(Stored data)

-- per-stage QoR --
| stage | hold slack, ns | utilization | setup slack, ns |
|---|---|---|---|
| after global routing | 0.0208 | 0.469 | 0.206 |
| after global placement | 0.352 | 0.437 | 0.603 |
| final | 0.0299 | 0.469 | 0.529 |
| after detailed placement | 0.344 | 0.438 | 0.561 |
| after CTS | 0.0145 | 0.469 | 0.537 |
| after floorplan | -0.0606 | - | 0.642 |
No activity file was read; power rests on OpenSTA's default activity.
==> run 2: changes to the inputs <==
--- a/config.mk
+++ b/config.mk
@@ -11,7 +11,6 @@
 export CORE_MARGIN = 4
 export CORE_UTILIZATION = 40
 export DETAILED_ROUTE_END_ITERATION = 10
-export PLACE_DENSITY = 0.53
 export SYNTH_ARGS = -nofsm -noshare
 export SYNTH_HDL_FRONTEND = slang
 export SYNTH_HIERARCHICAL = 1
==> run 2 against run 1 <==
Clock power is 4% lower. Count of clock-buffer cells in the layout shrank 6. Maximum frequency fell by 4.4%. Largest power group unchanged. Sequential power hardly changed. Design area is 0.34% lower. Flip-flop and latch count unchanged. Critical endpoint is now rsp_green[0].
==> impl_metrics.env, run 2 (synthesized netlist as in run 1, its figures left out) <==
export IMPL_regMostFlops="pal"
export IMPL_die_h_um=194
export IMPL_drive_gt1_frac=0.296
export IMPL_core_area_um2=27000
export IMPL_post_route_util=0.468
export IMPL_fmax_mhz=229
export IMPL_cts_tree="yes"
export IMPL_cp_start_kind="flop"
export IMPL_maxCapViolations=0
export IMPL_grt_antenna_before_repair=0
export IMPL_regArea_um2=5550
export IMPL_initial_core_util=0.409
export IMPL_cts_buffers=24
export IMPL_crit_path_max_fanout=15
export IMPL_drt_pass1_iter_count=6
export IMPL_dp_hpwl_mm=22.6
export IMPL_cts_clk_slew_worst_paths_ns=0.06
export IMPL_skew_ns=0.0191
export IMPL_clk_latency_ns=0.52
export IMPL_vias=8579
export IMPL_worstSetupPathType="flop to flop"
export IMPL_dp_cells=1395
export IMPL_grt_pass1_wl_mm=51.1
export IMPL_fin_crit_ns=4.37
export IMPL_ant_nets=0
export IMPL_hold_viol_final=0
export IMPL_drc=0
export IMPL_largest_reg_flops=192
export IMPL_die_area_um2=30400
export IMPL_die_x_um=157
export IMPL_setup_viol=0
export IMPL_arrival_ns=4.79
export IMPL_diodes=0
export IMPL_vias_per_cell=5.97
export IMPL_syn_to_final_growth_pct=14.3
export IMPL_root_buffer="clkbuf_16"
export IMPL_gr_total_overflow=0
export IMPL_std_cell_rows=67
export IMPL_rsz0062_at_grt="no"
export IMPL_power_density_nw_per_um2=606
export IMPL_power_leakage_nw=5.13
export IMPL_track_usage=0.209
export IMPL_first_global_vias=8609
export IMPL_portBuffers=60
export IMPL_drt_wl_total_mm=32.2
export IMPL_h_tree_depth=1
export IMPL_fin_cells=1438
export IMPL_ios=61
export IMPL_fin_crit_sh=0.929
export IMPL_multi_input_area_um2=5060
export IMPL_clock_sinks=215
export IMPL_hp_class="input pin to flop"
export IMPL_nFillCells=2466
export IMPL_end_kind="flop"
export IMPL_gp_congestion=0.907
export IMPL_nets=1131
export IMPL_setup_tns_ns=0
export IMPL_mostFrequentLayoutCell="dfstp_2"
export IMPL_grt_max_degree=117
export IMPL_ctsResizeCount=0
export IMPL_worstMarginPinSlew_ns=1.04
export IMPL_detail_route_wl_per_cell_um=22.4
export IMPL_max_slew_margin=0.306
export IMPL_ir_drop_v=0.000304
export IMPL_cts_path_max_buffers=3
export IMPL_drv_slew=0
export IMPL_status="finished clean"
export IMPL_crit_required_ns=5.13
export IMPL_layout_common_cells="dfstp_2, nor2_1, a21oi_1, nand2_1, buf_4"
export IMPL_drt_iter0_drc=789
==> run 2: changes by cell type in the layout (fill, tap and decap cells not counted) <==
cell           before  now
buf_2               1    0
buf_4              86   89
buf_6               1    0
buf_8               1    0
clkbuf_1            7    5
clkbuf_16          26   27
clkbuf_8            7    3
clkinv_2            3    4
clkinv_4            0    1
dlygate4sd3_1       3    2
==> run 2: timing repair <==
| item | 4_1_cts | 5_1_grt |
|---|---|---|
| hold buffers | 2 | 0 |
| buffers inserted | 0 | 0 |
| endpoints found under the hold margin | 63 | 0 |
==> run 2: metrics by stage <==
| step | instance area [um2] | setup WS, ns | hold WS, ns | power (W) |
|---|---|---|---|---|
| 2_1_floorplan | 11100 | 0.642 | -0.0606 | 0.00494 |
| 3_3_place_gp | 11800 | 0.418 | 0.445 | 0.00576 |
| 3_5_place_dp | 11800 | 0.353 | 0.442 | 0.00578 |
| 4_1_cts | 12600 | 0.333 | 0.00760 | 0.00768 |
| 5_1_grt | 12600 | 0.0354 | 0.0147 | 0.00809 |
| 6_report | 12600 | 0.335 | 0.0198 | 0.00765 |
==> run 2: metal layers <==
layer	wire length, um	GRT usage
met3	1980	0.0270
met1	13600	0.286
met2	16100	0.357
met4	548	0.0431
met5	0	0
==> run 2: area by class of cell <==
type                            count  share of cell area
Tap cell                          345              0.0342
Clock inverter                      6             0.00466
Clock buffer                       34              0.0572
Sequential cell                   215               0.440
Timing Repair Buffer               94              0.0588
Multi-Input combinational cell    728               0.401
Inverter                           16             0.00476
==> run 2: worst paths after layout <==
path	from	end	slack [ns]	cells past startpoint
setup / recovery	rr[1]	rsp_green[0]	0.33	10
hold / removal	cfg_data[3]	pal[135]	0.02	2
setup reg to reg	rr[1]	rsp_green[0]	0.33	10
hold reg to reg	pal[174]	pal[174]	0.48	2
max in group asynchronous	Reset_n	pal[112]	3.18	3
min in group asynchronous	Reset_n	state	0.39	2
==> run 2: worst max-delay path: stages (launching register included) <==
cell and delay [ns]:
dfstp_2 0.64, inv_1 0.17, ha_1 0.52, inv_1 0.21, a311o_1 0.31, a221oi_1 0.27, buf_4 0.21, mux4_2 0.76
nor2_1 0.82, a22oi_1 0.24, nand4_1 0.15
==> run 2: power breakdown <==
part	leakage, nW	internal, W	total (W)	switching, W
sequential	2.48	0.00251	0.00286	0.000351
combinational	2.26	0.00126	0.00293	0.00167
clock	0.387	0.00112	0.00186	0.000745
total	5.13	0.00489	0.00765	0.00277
$ cat config.mk
export PLATFORM = sky130hd
export DESIGN_NAME = dht_report_sequencer
export DESIGN_NICKNAME = d
export VERILOG_FILES = /design/src/rtl/dht_report_pkg.sv /design/src/rtl/dht_report_sequencer_bcd_to_ascii.sv /design/src/rtl/dht_report_sequencer.sv
export SDC_FILE = /design/constraint.sdc
export NUM_CORES = 1
export LEC_CHECK = 0
export ABC_AREA = 1
export BUFFER_PORTS_ARGS = -buffer_cell sky130_fd_sc_hd__buf_4
export CAP_MARGIN = 20
export CORE_AREA = 2 2 77 79
export CTS_BUF_LIST = sky130_fd_sc_hd__clkbuf_8
export CTS_CLUSTER_DIAMETER = 50
export DETAILED_ROUTE_END_ITERATION = 6
export DIE_AREA = 0 0 79 81
export MAX_ROUTING_LAYER = met4
export PLACE_DENSITY = 0.73
export SETUP_SLACK_MARGIN = 0.02
export SLEW_MARGIN = 20
export SYNTH_ARGS = -nofsm -noshare
export SYNTH_HDL_FRONTEND = slang
export SYNTH_HIERARCHICAL = 1
export SYNTH_SLANG_ARGS = --single-unit
$ cat constraint.sdc
create_clock -name clk -period 2.2 [get_ports clk]
set_clock_uncertainty 0.05 [all_clocks]
set_input_delay 0.66 -clock clk [delete_from_list [all_inputs] [get_ports clk]]
set_output_delay 0.66 -clock clk [all_outputs]
set_load 0.05 [all_outputs]
$ cat src/rtl/dht_report_pkg.sv
// Shared constants for the DHT report sequencer: frame geometry, ASCII
// characters, field positions inside the report line and the FSM encoding.
package dht_report_pkg;

  localparam int         FRAME_LEN = 25;
  localparam logic [4:0] LAST_IDX  = 5'(FRAME_LEN - 1);

  localparam logic [7:0] CH_T       = 8'h74;
  localparam logic [7:0] CH_E       = 8'h65;
  localparam logic [7:0] CH_M       = 8'h6D;
  localparam logic [7:0] CH_P       = 8'h70;
  localparam logic [7:0] CH_H       = 8'h68;
  localparam logic [7:0] CH_U       = 8'h75;
  localparam logic [7:0] CH_I       = 8'h69;
  localparam logic [7:0] CH_COLON   = 8'h3A;
  localparam logic [7:0] CH_SP      = 8'h20;
  localparam logic [7:0] CH_DOT     = 8'h2E;
  localparam logic [7:0] CH_TAB     = 8'h09;
  localparam logic [7:0] CH_LF      = 8'h0A;
  localparam logic [7:0] CH_O       = 8'h4F;
  localparam logic [7:0] CH_K       = 8'h4B;
  localparam logic [7:0] CH_X       = 8'h58;
  localparam logic [7:0] CH_QMARK   = 8'h3F;
  localparam logic [7:0] ASCII_ZERO = 8'h30;

  // Positions of the variable fields; the fixed labels fill the gaps.
  localparam logic [4:0] IDX_T10   = 5'd6;
  localparam logic [4:0] IDX_T0    = 5'd7;
  localparam logic [4:0] IDX_TDOT  = 5'd8;
  localparam logic [4:0] IDX_TMIN  = 5'd9;
  localparam logic [4:0] IDX_TSP   = 5'd10;
  localparam logic [4:0] IDX_H10   = 5'd17;
  localparam logic [4:0] IDX_H0    = 5'd18;
  localparam logic [4:0] IDX_HDOT  = 5'd19;
  localparam logic [4:0] IDX_HMIN  = 5'd20;
  localparam logic [4:0] IDX_TAB   = 5'd21;
  localparam logic [4:0] IDX_STAT0 = 5'd22;
  localparam logic [4:0] IDX_STAT1 = 5'd23;

  typedef enum logic {
    ST_IDLE = 1'b0,
    ST_SEND = 1'b1
  } state_t;

endpackage
### src/rtl/spi_pkg.sv
// spi_pkg: sequencer FSM states and the queue pointer width helper
package spi_pkg;
  typedef enum logic [2:0] {IDLE, START, WAIT_LO, WAIT_HI, STORE, PAUSE} state_t;
  function automatic int ptr_w(input int depth);
    return $clog2(depth) + 1;
  endfunction
endpackage

### src/rtl/spi_fifo.sv
// spi_fifo: first-word fall-through queue; a pop frees room for a push in the same cycle
module spi_fifo
  import spi_pkg::*;
#(
  parameter int WIDTH = 13,
  parameter int DEPTH = 4
) (
  input  logic             clk,
  input  logic             rst,
  input  logic             push,
  input  logic             pop,
  input  logic [WIDTH-1:0] din,
  output logic [WIDTH-1:0] dout,
  output logic             full,
  output logic             empty
);
  localparam int PW = ptr_w(DEPTH);
  localparam int AW = PW - 1;
  logic [WIDTH-1:0] mem [DEPTH];
  logic [PW-1:0] wp, rp;
  logic do_push, do_pop;
  assign empty = wp == rp;
  assign full = (wp[AW] != rp[AW]) && (wp[AW-1:0] == rp[AW-1:0]);
  assign do_pop = pop && !empty;
  assign do_push = push && (!full || do_pop);
  assign dout = mem[rp[AW-1:0]];
  always_ff @(posedge clk or negedge rst)
    if (!rst) begin
      wp <= '0;
      rp <= '0;
    end else begin
      if (do_push) wp <= wp + PW'(1);
      if (do_pop) rp <= rp + PW'(1);
    end
  always_ff @(posedge clk)
    if (do_push) mem[wp[AW-1:0]] <= din;
endmodule

### src/rtl/spi_master_seq.sv
// spi_master_seq: feeds queued words to an external SPI master and queues its replies
module spi_master_seq
  import spi_pkg::*;
#(
  parameter int WIDTH = 13,
  parameter int DEPTH = 4,
  parameter int GAP   = 2
) (
  input  logic             clk,
  input  logic             rst,
  input  logic             wr_en,
  input  logic [WIDTH-1:0] wr_dat,
  output logic             tx_full,
  input  logic             rd_en,
  output logic [WIDTH-1:0] rd_dat,
  output logic             rx_empty,
  output logic             st,
  output logic [WIDTH-1:0] mtx_dat,
  input  logic             load,
  input  logic [WIDTH-1:0] mrx_dat,
  output logic             busy,
  output logic             err,
  input  logic             clr_err
);
  localparam int CW = $clog2(GAP + 1);
  state_t state;
  logic [CW-1:0] cnt;
  logic [WIDTH-1:0] tx_head;
  logic tx_empty, rx_full, store, ovf;
  assign store = state == STORE;
  assign mtx_dat = tx_empty ? '0 : tx_head;
  assign ovf = (wr_en && tx_full && !store) || (store && rx_full && !rd_en);
  spi_fifo #(.WIDTH(WIDTH), .DEPTH(DEPTH)) u_tx (
    .clk(clk), .rst(rst), .push(wr_en), .pop(store), .din(wr_dat),
    .dout(tx_head), .full(tx_full), .empty(tx_empty)
  );
  spi_fifo #(.WIDTH(WIDTH), .DEPTH(DEPTH)) u_rx (
    .clk(clk), .rst(rst), .push(store), .pop(rd_en), .din(mrx_dat),
    .dout(rd_dat), .full(rx_full), .empty(rx_empty)
  );
  // st and busy are registered from the next-state decision
  always_ff @(posedge clk or negedge rst)
    if (!rst) begin
      state <= IDLE;
      cnt <= '0;
      st <= 1'b0;
      busy <= 1'b0;
      err <= 1'b0;
    end else begin
      err <= ovf || (err && !clr_err);
      st <= state == IDLE && !tx_empty;
      busy <= !((state == IDLE && tx_empty) || (state == PAUSE && cnt == '0));
      case (state)
        IDLE:    if (!tx_empty) state <= START;
        START:   state <= WAIT_LO;
        WAIT_LO: if (!load) state <= WAIT_HI;
        WAIT_HI: if (load) state <= STORE;
        STORE: begin
          state <= PAUSE;
          cnt <= CW'(GAP - 1);
        end
        PAUSE:   if (cnt == '0) state <= IDLE; else cnt <= cnt - CW'(1);
        default: state <= IDLE;
      endcase
    end
endmodule
===== src/rtl/onchip_ram_writer_pkg.sv =====
// Shared types and helpers for the on-chip RAM sample writer.
// Holds the control FSM state encoding, the lane counter type, the RAM size
// and the lane-enable helper used for both full and partial word writes.
package onchip_ram_writer_pkg;

   typedef enum logic [1:0] {
      IDLE  = 2'd0,
      RUN   = 2'd1,
      FLUSH = 2'd2
   } writer_state_t;

   typedef logic [1:0] lane_cnt_t;

   localparam int RAM_WORDS = 14120;

   // A count of 0 means all four lanes are filled; 1..3 give the low lanes only.
   function automatic logic [3:0] be_from_count(input lane_cnt_t count);
      logic [3:0] be;
      case (count)
         2'd1:    be = 4'h1;
         2'd2:    be = 4'h3;
         2'd3:    be = 4'h7;
         default: be = 4'hF;
      endcase
      return be;
   endfunction

endpackage


===== src/rtl/sample_byte_packer.sv =====
// Gathers accepted sample bytes into little-endian 32-bit words.
// The three low lanes are held in a register; the fourth byte is combined
// directly into full_word so a word can leave on the same cycle it completes.
// Lanes not yet filled always read as zero, so partial_word is flush-ready.
module sample_byte_packer
   import onchip_ram_writer_pkg::*;
(
   input  logic        clk,
   input  logic        reset,
   input  logic        accept,
   input  logic        clear,
   input  logic [7:0]  data,
   output lane_cnt_t   lane_cnt,
   output logic        word_ready,
   output logic [31:0] full_word,
   output logic [31:0] partial_word
);

   logic [23:0] lane_reg;

   // Fill the next lane on each accepted byte; empty the word once it completes or is flushed.
   always_ff @(posedge clk) begin
      if (reset) begin
         lane_cnt <= '0;
         lane_reg <= '0;
      end else if (clear || (accept && lane_cnt == 2'd3)) begin
         lane_cnt <= '0;
         lane_reg <= '0;
      end else if (accept) begin
         case (lane_cnt)
            2'd0:    lane_reg[7:0]   <= data;
            2'd1:    lane_reg[15:8]  <= data;
            default: lane_reg[23:16] <= data;
         endcase
         lane_cnt <= lane_cnt + 2'd1;
      end
   end

   assign word_ready   = accept && (lane_cnt == 2'd3);
   assign full_word    = {data, lane_reg};
   assign partial_word = {8'h00, lane_reg};

endmodule


===== src/rtl/onchip_ram_sample_writer.sv =====
// Streams 8-bit sensor samples into a ping-pong ring in on-chip RAM through
// a zero-wait-state Avalon-MM write port. Words are packed four samples at a
// time; each half of the ring raises a sticky done flag for firmware, and
// capture stalls (dropping and counting samples) while the half it would
// write into has not yet been acknowledged.
module onchip_ram_sample_writer
   import onchip_ram_writer_pkg::*;
#(
   parameter int BASE_WORD   = 0,
   parameter int DEPTH_WORDS = 4096,
   parameter int ADDR_W      = 14
)(
   input  logic              clk,
   input  logic              reset,
   input  logic              enable,
   input  logic              flush,
   input  logic              sample_valid,
   input  logic [7:0]        sample_data,
   output logic              sample_ready,
   input  logic [1:0]        ack_half,
   output logic [1:0]        half_done,
   output logic [15:0]       overrun_cnt,
   output logic [ADDR_W-1:0] wr_ptr,
   output logic [ADDR_W-1:0] ram_address,
   output logic [3:0]        ram_byteenable,
   output logic              ram_chipselect,
   output logic              ram_write,
   output logic [31:0]       ram_writedata,
   output logic              ram_clken
);

   localparam logic [ADDR_W-1:0] BASE_ADDR   = ADDR_W'(BASE_WORD);
   localparam logic [ADDR_W-1:0] LAST_OFFSET = ADDR_W'(DEPTH_WORDS - 1);
   localparam logic [ADDR_W-1:0] HALF_OFFSET = ADDR_W'(DEPTH_WORDS / 2);
   localparam logic [ADDR_W-1:0] HALF_A_LAST = ADDR_W'(DEPTH_WORDS / 2 - 1);

   writer_state_t     state;
   writer_state_t     state_next;
   lane_cnt_t         lane_cnt;
   logic              word_ready;
   logic [31:0]       full_word;
   logic [31:0]       partial_word;
   logic              accept;
   logic              cur_half;
   logic              blocked;
   logic              pack_accept;
   logic              drop;
   logic              flush_write;
   logic              pack_clear;
   logic              do_write;
   logic [3:0]        write_be;
   logic [31:0]       write_data;
   logic [ADDR_W-1:0] written_ptr;
   logic [1:0]        half_set;

   sample_byte_packer u_packer (
      .clk          (clk),
      .reset        (reset),
      .accept       (pack_accept),
      .clear        (pack_clear),
      .data         (sample_data),
      .lane_cnt     (lane_cnt),
      .word_ready   (word_ready),
      .full_word    (full_word),
      .partial_word (partial_word)
   );

   // Control state register.
   always_ff @(posedge clk) begin
      if (reset) begin
         state <= IDLE;
      end else begin
         state <= state_next;
      end
   end

   // Capture runs while enabled; any stop request passes through a single FLUSH cycle.
   always_comb begin
      state_next = state;
      case (state)
         IDLE:    if (enable) state_next = RUN;
         RUN:     if (flush || !enable) state_next = FLUSH;
         FLUSH:   state_next = enable ? RUN : IDLE;
         default: state_next = IDLE;
      endcase
   end

   // Per-cycle decisions: accept or drop the sample, and what (if anything) to write.
   always_comb begin
      accept      = (state == RUN) && sample_valid;
      cur_half    = (wr_ptr >= HALF_OFFSET);
      blocked     = (lane_cnt == 2'd0) && half_done[cur_half];
      pack_accept = accept && !blocked;
      drop        = accept && blocked;
      flush_write = (state == FLUSH) && (lane_cnt != 2'd0);
      pack_clear  = (state == FLUSH);
      do_write    = word_ready || flush_write;
      write_be    = be_from_count(flush_write ? lane_cnt : 2'd0);
      write_data  = flush_write ? partial_word : full_word;
   end

   // Ready is registered from the next state so it is high exactly while in RUN.
   always_ff @(posedge clk) begin
      if (reset) begin
         sample_ready <= 1'b0;
      end else begin
         sample_ready <= (state_next == RUN);
      end
   end

   // Avalon write strobe, word payload and ring pointer advance.
   always_ff @(posedge clk) begin
      if (reset) begin
         ram_write      <= 1'b0;
         ram_byteenable <= '0;
         ram_writedata  <= '0;
         ram_address    <= '0;
         written_ptr    <= '0;
         wr_ptr         <= '0;
      end else begin
         ram_write <= do_write;
         if (do_write) begin
            ram_byteenable <= write_be;
            ram_writedata  <= write_data;
            ram_address    <= BASE_ADDR + wr_ptr;
            written_ptr    <= wr_ptr;
            wr_ptr         <= (wr_ptr == LAST_OFFSET) ? '0 : wr_ptr + 1'b1;
         end
      end
   end

   assign half_set[0] = ram_write && (written_ptr == HALF_A_LAST);
   assign half_set[1] = ram_write && (written_ptr == LAST_OFFSET);

   // Sticky half flags; a completing write beats a same-cycle acknowledge.
   always_ff @(posedge clk) begin
      if (reset) begin
         half_done <= '0;
      end else begin
         half_done <= (half_done & ~ack_half) | half_set;
      end
   end

   // Saturating count of samples dropped while the target half is still unacknowledged.
   always_ff @(posedge clk) begin
      if (reset) begin
         overrun_cnt <= '0;
      end else if (drop && (overrun_cnt != 16'hFFFF)) begin
         overrun_cnt <= overrun_cnt + 16'd1;
      end
   end

   assign ram_chipselect = ram_write;
   assign ram_clken      = 1'b1;

endmodule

*To do:* Take the stretch of lines above from the one containing "power (W) |" through the one containing "cell and delay" and repeat it exactly, adding no other line.

*Exercise answer:*
| step | instance area [um2] | setup WS, ns | hold WS, ns | power (W) |
|---|---|---|---|---|
| 2_1_floorplan | 11100 | 0.642 | -0.0606 | 0.00494 |
| 3_3_place_gp | 11800 | 0.418 | 0.445 | 0.00576 |
| 3_5_place_dp | 11800 | 0.353 | 0.442 | 0.00578 |
| 4_1_cts | 12600 | 0.333 | 0.00760 | 0.00768 |
| 5_1_grt | 12600 | 0.0354 | 0.0147 | 0.00809 |
| 6_report | 12600 | 0.335 | 0.0198 | 0.00765 |
==> run 2: metal layers <==
layer	wire length, um	GRT usage
met3	1980	0.0270
met1	13600	0.286
met2	16100	0.357
met4	548	0.0431
met5	0	0
==> run 2: area by class of cell <==
type                            count  share of cell area
Tap cell                          345              0.0342
Clock inverter                      6             0.00466
Clock buffer                       34              0.0572
Sequential cell                   215               0.440
Timing Repair Buffer               94              0.0588
Multi-Input combinational cell    728               0.401
Inverter                           16             0.00476
==> run 2: worst paths after layout <==
path	from	end	slack [ns]	cells past startpoint
setup / recovery	rr[1]	rsp_green[0]	0.33	10
hold / removal	cfg_data[3]	pal[135]	0.02	2
setup reg to reg	rr[1]	rsp_green[0]	0.33	10
hold reg to reg	pal[174]	pal[174]	0.48	2
max in group asynchronous	Reset_n	pal[112]	3.18	3
min in group asynchronous	Reset_n	state	0.39	2
==> run 2: worst max-delay path: stages (launching register included) <==
cell and delay [ns]:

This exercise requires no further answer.